Decir Navidad es volver a casa, es saberse una vez más en los brazos de Aquel que rompe las ataduras del mundo para enseñarnos que la pobreza se convierte en riqueza cuando brota del amor –y viceversa.

 

Decir Navidad es confesar que Dios no ha permanecido oculto ni al margen de la historia, sino que ha entrado en ella hasta el fondo, hasta transformarla por completo y cambiar, para siempre, nuestra fragilidad en fortaleza, nuestro llanto en alegría, nuestra nostalgia en gozo.

 

Decir Navidad es reconocer que el Infinito ama los límites, que el Viviente sigue aceptando el pesebre como morada y que el Creador ha asumido la carne para ser eternamente humano. Desde aquella noche en Belén, la historia ha quedado definitivamente tocada por Dios.

 

La Navidad no es un recuerdo piadoso, ni una escena entrañable detenida en algún rincón del pasado; es un misterio que se hace presente ahora, un paso hacia un lugar que nos sobrepasa, un abrazo definitivo con el Verbo encarnado (cf. Jn 1, 14). Él asumió nuestra propia carne, con todo lo que eso significa (fragilidad, soledad, cansancio, lágrimas, muerte) para redimirla desde lo profundo, en una entrega heroica, solamente por amor.

 

Con el nacimiento del Salvador, se revela –a corazón abierto– la plenitud de nuestra fe: Encarnación y Redención son inseparables. Porque Dios no se hace hombre únicamente para acompañarnos, sino para salvarnos y transformarnos para siempre. «Lo que no es asumido no es redimido», decía san Ireneo de Lyon; y, en el Niño de Belén, Dios asume la condición humana para sanarla y devolverle su dignidad.

 

En el establo ya está presente la Cruz, una Cruz iluminada por la Pascua.
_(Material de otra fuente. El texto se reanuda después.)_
File: src/rtl/msf_second_sync_if.sv
`default_nettype none
// ============================================================================
// Module      : msf_second_sync_if
// Description : Signal bundle between the MSF second synchroniser and its
//               neighbours: the carrier input and the timebase/strobe outputs.
// Revision    : 1.0 - initial release
// ============================================================================
interface msf_second_sync_if #(
    parameter int TICKS_PER_SEC = 1000
);
    localparam int W = $clog2(TICKS_PER_SEC);

    logic         carrier_i;   // synchronised, debounced carrier (1 = on)
    logic         second_o;    // one-cycle pulse as ms_o becomes 0
    logic [W-1:0] ms_o;        // millisecond within the second
    logic         sample_a_o;  // mid bit-A strobe (locked only)
    logic         sample_b_o;  // mid bit-B strobe (locked only)
    logic         locked_o;    // LOCKED or HOLDOVER
    logic [1:0]   state_o;     // HUNT=0, LOCKING=1, LOCKED=2, HOLDOVER=3

    // Drives the carrier, consumes the timebase.
    modport master (
        output carrier_i,
        input  second_o, ms_o, sample_a_o, sample_b_o, locked_o, state_o
    );

    // The synchroniser itself.
    modport slave (
        input  carrier_i,
        output second_o, ms_o, sample_a_o, sample_b_o, locked_o, state_o
    );
endinterface
`default_nettype wire

File: src/rtl/msf_second_sync.sv
`default_nettype none
// ============================================================================
// Module      : msf_second_sync
// Description : Locks the local 1 kHz millisecond/second timebase to MSF
//               second edges (carrier on->off), issues the second tick and,
//               while locked, the bit-A/bit-B sample strobes. Free-runs with
//               no signal.
//               Optional feature macro: MSF_SYNC_HOLDOVER_EN (adds HOLDOVER
//               state with a missed-edge budget of HOLDOVER_MAX seconds).
// Revision    : 1.0 - initial release
// ============================================================================
module msf_second_sync #(
    parameter int TICKS_PER_SEC = 1000,
    parameter int WINDOW_MS     = 20,
    parameter int LOCK_COUNT    = 3,
    parameter int HOLDOVER_MAX  = 8,
    parameter int SAMPLE_A_MS   = 150,
    parameter int SAMPLE_B_MS   = 250
) (
    input  logic             clk_i,
    input  logic             rst_ni,
    msf_second_sync_if.slave bus
);
    localparam int W  = $clog2(TICKS_PER_SEC);
    localparam int GW = $clog2(LOCK_COUNT + 1);

    localparam logic [W-1:0]  c_ms_last     = W'(TICKS_PER_SEC - 1);
    localparam logic [W-1:0]  c_early_start = W'(TICKS_PER_SEC - WINDOW_MS);
    localparam logic [W-1:0]  c_late_end    = W'(WINDOW_MS);
    localparam logic [W-1:0]  c_eval_ms     = W'(WINDOW_MS + 1);
    localparam logic [W-1:0]  c_sample_a    = W'(SAMPLE_A_MS);
    localparam logic [W-1:0]  c_sample_b    = W'(SAMPLE_B_MS);
    localparam logic [GW-1:0] c_good_one    = GW'(1);
    localparam logic [GW-1:0] c_good_last   = GW'(LOCK_COUNT - 1);

    // Reject configurations the window/lock logic cannot honour.
    generate
        if (WINDOW_MS >= SAMPLE_A_MS - 100) begin : g_bad_window
            $error("msf_second_sync: WINDOW_MS must be below SAMPLE_A_MS-100");
        end
        if (LOCK_COUNT < 2) begin : g_bad_lock
            $error("msf_second_sync: LOCK_COUNT must be at least 2");
        end
        if (HOLDOVER_MAX < 1) begin : g_bad_holdover
            $error("msf_second_sync: HOLDOVER_MAX must be at least 1");
        end
    endgenerate

    typedef enum logic [1:0] {
        S_HUNT     = 2'd0,
        S_LOCKING  = 2'd1,
        S_LOCKED   = 2'd2,
        S_HOLDOVER = 2'd3
    } state_t;

    state_t        r_state;
    logic [W-1:0]  r_ms;
    logic          r_second;
    logic [GW-1:0] r_good;
    logic          r_carrier_prev;
    logic          r_seen;

`ifdef MSF_SYNC_HOLDOVER_EN
    localparam int MW = $clog2(HOLDOVER_MAX + 1);
    localparam logic [MW-1:0] c_miss_one  = MW'(1);
    localparam logic [MW-1:0] c_miss_last = MW'(HOLDOVER_MAX - 1);
    logic [MW-1:0] r_miss;
`endif

    logic w_fall;
    logic w_early;
    logic w_late;
    logic w_in_win;
    logic w_eval;
    logic w_miss;
    logic w_adjust;
    logic w_locked;

    assign w_fall   = r_carrier_prev & ~bus.carrier_i;
    assign w_early  = (r_ms >= c_early_start);
    assign w_late   = (r_ms <= c_late_end);        // ms==0 counts as late
    assign w_in_win = w_early | w_late;
    assign w_eval   = (r_ms == c_eval_ms);         // window has just closed
    assign w_miss   = w_eval & ~r_seen;

    // Edges that move the phase: any edge while acquiring, in-window only once locked.
    always_comb begin
        w_adjust = 1'b0;
        case (r_state)
            S_HUNT, S_LOCKING: w_adjust = w_fall;
            default:           w_adjust = w_fall & w_in_win;
        endcase
    end

    // Millisecond counter, second tick, carrier history and window-seen flag.
    always_ff @(posedge clk_i or negedge rst_ni) begin
        if (!rst_ni) begin
            r_ms           <= '0;
            r_second       <= 1'b0;
            r_carrier_prev <= 1'b1;
            r_seen         <= 1'b0;
        end else begin
            r_carrier_prev <= bus.carrier_i;
            // A late edge lands at ms 0 of a second already ticked, so no second pulse.
            if (w_adjust && w_late) begin
                r_ms     <= W'(1);
                r_second <= 1'b0;
            end else if (w_adjust || (r_ms == c_ms_last)) begin
                r_ms     <= '0;
                r_second <= 1'b1;
            end else begin
                r_ms     <= r_ms + W'(1);
                r_second <= 1'b0;
            end
            // An adjusting edge sits at phase 0 afterwards, so it also counts as seen.
            if (w_adjust) begin
                r_seen <= 1'b1;
            end else if (w_eval) begin
                r_seen <= 1'b0;
            end
        end
    end

    // Acquisition / lock state machine.
    always_ff @(posedge clk_i or negedge rst_ni) begin
        if (!rst_ni) begin
            r_state <= S_HUNT;
            r_good  <= '0;
`ifdef MSF_SYNC_HOLDOVER_EN
            r_miss  <= '0;
`endif
        end else begin
            case (r_state)
                S_HUNT: begin
                    if (w_fall) begin
                        r_state <= S_LOCKING;
                        r_good  <= c_good_one;
                    end
                end
                S_LOCKING: begin
                    if (w_fall && w_in_win) begin
                        if (r_good == c_good_last) begin
                            r_state <= S_LOCKED;
                            r_good  <= '0;
                        end else begin
                            r_good <= r_good + c_good_one;
                        end
                    end else if (w_fall) begin
                        r_good <= c_good_one;      // restart on out-of-window edge
                    end else if (w_miss) begin
                        r_state <= S_HUNT;
                        r_good  <= '0;
                    end
                end
                S_LOCKED: begin
`ifdef MSF_SYNC_HOLDOVER_EN
                    if (w_adjust) begin
                        r_miss <= '0;
                    end else if (w_miss) begin
                        if (c_miss_last == '0) begin
                            r_state <= S_HUNT;
                            r_miss  <= '0;
                        end else begin
                            r_state <= S_HOLDOVER;
                            r_miss  <= c_miss_one;
                        end
                    end
`else
                    if (w_miss) begin
                        r_state <= S_HUNT;
                    end
`endif
                end
                S_HOLDOVER: begin
`ifdef MSF_SYNC_HOLDOVER_EN
                    if (w_adjust) begin
                        r_state <= S_LOCKED;
                        r_miss  <= '0;
                    end else if (w_miss) begin
                        if (r_miss == c_miss_last) begin
                            r_state <= S_HUNT;
                            r_miss  <= '0;
                        end else begin
                            r_miss <= r_miss + c_miss_one;
                        end
                    end
`else
                    r_state <= S_HUNT;
`endif
                end
                default: r_state <= S_HUNT;
            endcase
        end
    end

    assign w_locked       = (r_state == S_LOCKED) || (r_state == S_HOLDOVER);
    assign bus.second_o   = r_second;
    assign bus.ms_o       = r_ms;
    assign bus.state_o    = r_state;
    assign bus.locked_o   = w_locked;
    assign bus.sample_a_o = w_locked && (r_ms == c_sample_a);
    assign bus.sample_b_o = w_locked && (r_ms == c_sample_b);

endmodule
`default_nettype wire

File: src/flat_wrapper.sv
// flat-port wrapper written by rule: the top's interface ports become plain ports
module msf_second_sync_flat 
#(
    parameter int TICKS_PER_SEC = 1000,
    parameter int WINDOW_MS     = 20,
    parameter int LOCK_COUNT    = 3,
    parameter int HOLDOVER_MAX  = 8,
    parameter int SAMPLE_A_MS   = 150,
    parameter int SAMPLE_B_MS   = 250
)
  (clk_i, rst_ni, bus_carrier_i, bus_second_o, bus_ms_o, bus_sample_a_o, bus_sample_b_o, bus_locked_o, bus_state_o);
  msf_second_sync_if #(.TICKS_PER_SEC(TICKS_PER_SEC)) bus_i ();
  input  logic clk_i;
  input  logic rst_ni;
  input wire logic [$bits(bus_i.carrier_i)-1:0] bus_carrier_i;
  output wire logic [$bits(bus_i.second_o)-1:0] bus_second_o;
  output wire logic [$bits(bus_i.ms_o)-1:0] bus_ms_o;
  output wire logic [$bits(bus_i.sample_a_o)-1:0] bus_sample_a_o;
  output wire logic [$bits(bus_i.sample_b_o)-1:0] bus_sample_b_o;
  output wire logic [$bits(bus_i.locked_o)-1:0] bus_locked_o;
  output wire logic [$bits(bus_i.state_o)-1:0] bus_state_o;
  assign bus_i.carrier_i = bus_carrier_i;
  assign bus_second_o = bus_i.second_o;
  assign bus_ms_o = bus_i.ms_o;
  assign bus_sample_a_o = bus_i.sample_a_o;
  assign bus_sample_b_o = bus_i.sample_b_o;
  assign bus_locked_o = bus_i.locked_o;
  assign bus_state_o = bus_i.state_o;
  msf_second_sync #(.TICKS_PER_SEC(TICKS_PER_SEC), .WINDOW_MS(WINDOW_MS), .LOCK_COUNT(LOCK_COUNT), .HOLDOVER_MAX(HOLDOVER_MAX), .SAMPLE_A_MS(SAMPLE_A_MS), .SAMPLE_B_MS(SAMPLE_B_MS)) u_core (.clk_i(clk_i), .rst_ni(rst_ni), .bus(bus_i));
endmodule
File: config.mk
export PLATFORM = sky130hd
export DESIGN_NAME = msf_second_sync_flat
export DESIGN_NICKNAME = d
export VERILOG_FILES = /design/src/rtl/msf_second_sync_if.sv /design/src/rtl/msf_second_sync.sv /design/src/flat_wrapper.sv
export SDC_FILE = /design/constraint.sdc
export NUM_CORES = 1
export LEC_CHECK = 0
export CORE_MARGIN = 2
export CORE_UTILIZATION = 50
export CTS_CLUSTER_DIAMETER = 120
export CTS_CLUSTER_SIZE = 14
export DETAILED_ROUTE_END_ITERATION = 7
export PLACE_DENSITY = 0.75
export SLEW_MARGIN = 25
export SYNTH_ARGS = -nofsm -noshare
export SYNTH_HDL_FRONTEND = slang
export SYNTH_SLANG_ARGS = --single-unit
File: constraint.sdc
create_clock -name clk_i -period 4.3 [get_ports clk_i]
set_input_delay 1.075 -clock clk_i [delete_from_list [all_inputs] [get_ports clk_i]]
set_output_delay 1.075 -clock clk_i [all_outputs]
set_load 0.05 [all_outputs]
; Word-level counts from Yosys, hierarchy flattened
; Index checks and enable logic that the tools add are counted.
[word_totals]
reg_bits = 17
inputBits = 3
out_inout_bits = 16
wordCells = 58
[op_classes]
n_addsub = 2
order_cmp = 2
n_eq_ne = 12
n_mux = 18
n_bitwise = 6
reduce_logical = 12
[op_table]
columns = cell, n
row1 = "10-bit by 8-bit == test with 1-bit output, second input constant", 2
row2 = 10-bit two-way mux, 2
row3 = 2-bit two-way mux, 9
row4 = "10-bit by 1-bit adder with 10-bit output, second input constant", 1
row5 = "10-bit == test, second input constant", 1
row6 = "10-bit by 5-bit == test with 1-bit output, second input constant", 1
row7 = "10-bit >= comparator, second input constant", 1
row8 = "10-bit by 5-bit <= comparator with 1-bit output, second input constant", 1
row9 = 2-bit case mux with 4 select lines, 1
row10 = "2-bit == test, second input constant", 3
row11 = "3-bit inequality test, second input constant", 2
row12 = 3-bit AND reduction, 2
row13 = 1-bit two-way mux, 5
row14 = 1-bit logical AND, 4
row15 = "4-bit by 1-bit inequality test with 1-bit output, second input constant", 1
row16 = 2-bit case mux with 2 select lines, 1
row17 = 2-bit nonzero test, 2
row18 = 1-bit AND, 3
row19 = "2-bit by 1-bit adder with 2-bit output, second input constant", 1
row20 = "2-bit by 1-bit == test with 1-bit output, second input constant", 1
row21 = 2-bit zero test, 1
row22 = 1-bit logical OR, 2
row23 = "2-bit by 1-bit inequality test with 1-bit output, second input constant", 1
row24 = 1-bit NOT, 2
row25 = other kinds (2), 2

; Logic depth before layout (Yosys ltp)
; Gate-level depths: netlist of the first run.
[logic_depth]
ltp_word = 7
depth_mapped = 7

; Worst setup path before layout of the first run
; OpenSTA, ideal clock, no wires.
[synth_timing]
path_type = flip-flop to output port
startpoint = reg u_core.r_ms[1] (netlist: u_core.bus.ms_o[1])
endpoint = out bus_sample_a_o
arrival_time_ps = 2663
path_slack_ps = 562
stages_incl_launch_ff = 4
path_buffers = 0
path_cell_list = dfrtp_1 > ha_1 > nand3_1 > nor4b_1
[synth_via]
elab_chain_cells = 2
[synth_lines]
columns = element, line
row1 = "start, declared", msf_second_sync.sv:57  ; logic [W-1:0] r_ms;
row2 = "start signal, assigned", msf_second_sync.sv:112  ; r_ms <= r_ms + W'(1);
row3 = 10-bit by 8-bit == test with 1-bit output, msf_second_sync.sv:201  ; assign bus.sample_a_o = w_locked && (r_ms == c_sample_a);
row4 = 1-bit logical AND, msf_second_sync.sv:201
row5 = "end, declared", flat_wrapper.sv:18  ; output wire logic [$bits(bus_i.sample_a_o)-1:0] bus_sample_a_o;
; Every way passes these cells.

; Final worst setup path of the first run
[layout_timing]
startpoint = reg u_core.r_ms[9] (netlist: u_core.bus.ms_o[9])
endpoint = out bus_sample_a_o
; Same word-level chain as after synthesis.

==> results of run 1 <==
## final cells by class
cell class / count / area (um2) / share of cell area, %
multi-input combinational: 75 / 487 / 41.3
sequential: 17 / 427 / 36.2
timing repair buffer: 18 / 180 / 15.3
tap: 25 / 31.3 / 2.66
clock buffer: 4 / 26.3 / 2.23
inverter: 7 / 26.3 / 2.23
## metal layers
layer	up-vias	global-route usage, %
met5	-	0
met4	0	12.4
met3	5	5.28
met2	19	34.4
met1	383	27.6
li1	385	-
## state kept, by name (all words and copies together), names as in the netlist
| register | count |
|---|---|
| u_core.r_seen | 1 |
| u_core.r_carrier_prev | 1 |
| u_core.r_good | 2 |
| u_core.bus.second_o | 1 |
| u_core.bus.state_o | 2 |
| u_core.bus.ms_o | 10 |
## path summary, 6_finish.rpt
| check | slack [ps] | depth (start not counted) | end | startpoint |
|---|---|---|---|---|
| setup reg to reg | 2490 | 7 | u_core.bus.second_o$_DFF_PN0_ | u_core.bus.ms_o[0]$_DFF_PN0_ |
| hold / removal | 490 | 1 | u_core.r_seen$_DFFE_PN0P_ | u_core.r_seen$_DFFE_PN0P_ |
| min in group asynchronous | 1220 | 1 | u_core.bus.state_o[1]$_DFFE_PN0P_ | rst_ni |
| setup / recovery | 970 | 4 | bus_sample_a_o | u_core.bus.ms_o[9]$_DFF_PN0_ |
| hold reg to reg | 490 | 1 | u_core.r_seen$_DFFE_PN0P_ | u_core.r_seen$_DFFE_PN0P_ |
| max in group asynchronous | 2610 | 1 | u_core.bus.ms_o[5]$_DFF_PN0_ | rst_ni |
## power groups by stage
stage                     clock network [mW]  registers [mW]  logic (mW)
final                                 0.0837           0.239       0.220
after global routing                  0.0972           0.247       0.237
after CTS                             0.0869           0.238       0.222
after detailed placement                   0           0.242       0.220
after global placement                     0           0.239       0.219
after floorplan                            0           0.300      0.0960
## stage by stage
stage	cells	utilization [%]	worst slack (ps)
final	146	66.7	975
after global routing	146	66.7	820
after CTS	146	66.7	975
after detailed placement	142	65.2	1330
after global placement	142	65.2	1330
after floorplan	101	-	562
## placed cells by master (no fill, tap or decap), types with 2 or more instances in the layout
cell / count
clkbuf_4: 3
nand3_1: 7
nand2_1: 6
and3_1: 2
inv_1: 7
nor3_1: 3
xnor2_1: 6
dfrtp_1: 16
clkdlybuf4s50_1: 18
nor2_2: 2
or4_1: 2
nand4_1: 2
a21oi_1: 3
nor2b_1: 3
ha_1: 4
nor2_1: 16
xor2_1: 2
## kinds of logic after synthesis
group	Yosys count
AOI/OAI and AO/OA	13
xor gates and xnor gates	8
adders and majority gates	4
buffers and inverters	9
DFF	17
muxes	1
and+or+nand+nor	49
==> metrics.csv, run 1 <==
stage,metric,value,unit
outcome,outcome,completed,
setup_path,path_delay_family,buffers and inverters,
clock_network,cts_tree,yes,
clock_network,cts.sinks,17,
setup_path,slowest_stage,clkdlybuf4s50_1,
clock_network,htree_levels,1,
clock_network,clk_path_buf_depth,2,
grt,grt_pass1_vias,754,
timing,finalHoldViolCount,0,
synthesis,synth-adder-area-share,5.24,%
placement,placedInstanceArea,1150,um2
synthesis,synthSimpleGateAreaFrac,26.9,%
routing,wl,2020,um
timing,setup_tns,0,ps
power_and_ir_drop,intPower,307,uW
setup_path,crit_chain,nor2_1 -> nand3_1 -> nor4b_1 -> clkdlybuf4s50_1,
die,die_h,47.7,um
setup_path,worst-endpoint-arrival,2250,ps
die,row_count,15,
routing,drc,0,
clock_network,root_buffer,clkbuf_4,
clock_network,ctsResizeCount,0,
job,maxCapViolCount,0,
clock_network,post-cts-setup-buffers,0,
routing,drt_iter0_drc,12,
grt,antenna_found_initial,0,
timing,whs,493,ps
clock_network,clock_latency,290,ps
synthesis,yosys-top-cells-area,"dfrtp_1 (42%), nor2_1 (6.3%), xnor2_1 (5.5%), ha_1 (5.2%), nand3_1 (3.7%)",
placement,port_buffers,18,
timing,clock_skew,0.834,ps
timing,max-slew-margin-rel,49.5,%
timing,period_minus_slack,3330,ps
finish,insertedDiodeCount,0,
placement,gp_congestion,0.823,
power_and_ir_drop,p_seq_share,44.1,%
setup_path,critPathCaptureType,primary output,
power_and_ir_drop,power_density,461,nW/um2
synthesis,synth_fp_nets,108,
synthesis,syn-instance-count,101,
grt,overflow,0,
synthesis,synth-compound-area-share,10.4,%
timing,setup_viol,0,
finish,area_growth_syn_to_layout,23.3,%
clock_network,cts_buffers,3,
synthesis,synth_top_area_share,41.9,%
routing,routed-wl-met3,66,um
setup_path,worst-path-buf-inv,1,
power_and_ir_drop,power.switching,236,uW
finish,layout.nets,129,
clock_network,clk_pin_slew,90,ps
setup_path,cp_slowest_stage_delay,850,ps
die,die_w,47.7,um
die,core_area,1760,um2
routing,route.met2.wl,999,um
power_and_ir_drop,vdd_ir_drop_max,0.355,mV
synthesis,synth_edf_count,0,
synthesis,ys.flop_type,dfrtp_1,
clock_network,holdBufCountCts,0,
synthesis,async_flop_share,100,%
grt,track_usage,22.0,%
synthesis,synth_top_family_by_area,simple AND/OR/NAND/NOR gates,
routing,vias,792,
timing,rsz0062_at_grt,false,
routing,ant_nets,0,
die,dieArea,2270,um2
finish,fin_area,1180,um2
synthesis,muxShareOfSynthArea,1.18,%
setup_path,cp-start-kind,flop,
synthesis,ys_seq_area_share,44.7,%
routing,drt-pass1-iter-count,4,
power_and_ir_drop,p_leak,0.497,nW
die,initial_utilization,54.1,%
timing,slew_violations,0,
routing,maxUsedRoutingLayer,met4,
placement,dp_hpwl,1490,um
setup_path,cp_max_fo,4,
synthesis,yosys_warnings,0,
grt,grt_pass1_wl,3350,um
setup_path,required,3220,ps
power_and_ir_drop,clock_power_share,15.4,%
worst_hold_path,hold_class,flop to flop,
synthesis,ys_ff_latch,17,
finish,fillerInstances,157,
synthesis,synthXorXnorAreaFrac,7.34,%
routing,m1WireLength,910,um
power_and_ir_drop,combPwrFrac,40.5,%
timing,fmaxAchievable,301,MHz
synthesis,synth_cell_types,35,
setup_path,crit_type,flop to primary output,
timing,worst_pin_slew,755,ps
grt,grt_max_degree,18,
routing,vias_per_cell,5.42,
finish,drive_above_1_share,9.09,%
power_and_ir_drop,power,543,uW
power_and_ir_drop,swShare,43.5,%
timing,finalCritPeriodShare,77.3,%
synthesis,synth_area,955,um2
synthesis,yosysTopAreaCell,dfrtp_1,
routing,post_drt_wl_per_cell,13.8,um
synthesis,yosys-top-cells-count,"dfrtp_1 (16), nor2_1 (16), inv_1 (7), nand3_1 (7)",
synthesis,syn_avg_cell_area,9.45,um2
die,io_pins,19,
(Power assumes the default switching activity.)
==> run 2: changes to the inputs <==
--- a/config.mk
+++ b/config.mk
@@ -6,11 +6,11 @@
 export NUM_CORES = 1
 export LEC_CHECK = 0
 export CORE_MARGIN = 2
-export CORE_UTILIZATION = 50
+export CORE_UTILIZATION = 45
 export CTS_CLUSTER_DIAMETER = 120
 export CTS_CLUSTER_SIZE = 14
 export DETAILED_ROUTE_END_ITERATION = 7
-export PLACE_DENSITY = 0.75
+export PLACE_DENSITY = 0.71
 export SLEW_MARGIN = 25
 export SYNTH_ARGS = -nofsm -noshare
 export SYNTH_HDL_FRONTEND = slang
==> constraint.sdc (replaced) <==
create_clock -name clk_i -period 2.9 [get_ports clk_i]
set_input_delay 0.725 -clock clk_i [delete_from_list [all_inputs] [get_ports clk_i]]
set_output_delay 0.725 -clock clk_i [all_outputs]
set_load 0.05 [all_outputs]
==> run 2 against run 1 <==
  * Combinational power up 49%
  * Sequential power is 50% higher
  * Global-route usage fell by 4.2 points
  * Largest power group unchanged
  * Hold slack worse by 2.9 ps
  * Count of clock-buffer cells in the layout down 1
  * Sequential share of layout area shrank 0.31 points
  * Core utilization decreased by 6.8 points
  * Register-to-register slack worse by 1400 ps
  * Non-clock buffer count unchanged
Las telas con las que fue cubierto Jesús son profecía del sudario, la madera del pesebre anticipa el Madero del Calvario, el «sí» de María predice su último beso tras la Pasión antes de que su Hijo amado vuelva a los brazos del Padre.

 

En María, la humanidad responde a Dios con confianza, porque ofrece su carne para que Dios se haga carne: Ella ofrece su vida para que Dios asuma la nuestra. En José, la redención avanza a través de la fidelidad escondida, de las decisiones humildes, del amor que no busca ningún protagonismo. Por eso, entre el «sí» de María y la fidelidad de José, Dios establece un puente y encuentra su hogar. Y, al encontrarlo, convierte la historia humana en lugar de salvación. Y en el centro de este misterio nace Jesús, el Hijo eterno del Padre. Con su nacimiento, Dios se deja tocar, comprender y amar; y por medio de Él, el ser humano se descubre infinitamente valioso, cuidado y amado.

 

En Belén comienza la entrega total del Hijo al Padre, pues «siendo rico, se hizo pobre por nosotros, para enriquecernos con su pobreza» (2 Cor 8, 9), como escribe san Pablo. Así, Belén ya no es sólo un horizonte más en el mapa: es el signo de que Dios puede nacer allí donde todo parece pequeño y pobre.

 

Y esta es la gran esperanza de la Navidad, que Dios continúa encarnándose en las vidas de los hombres y las mujeres de hoy, y sigue redimiendo lo que parecía roto, arruinado o perdido. El Señor no exige respuestas, sólo pide confianza. Que esta Navidad nos devuelva el asombro, la alegría y la esperanza, y escriba en el corazón el mayor deseo del Padre: Dios se ha hecho Niño para que volvamos a ser hijos y hermanos.

 

Con gran afecto, os deseo una Feliz y Santa Navidad y pido a Dios que os bendiga.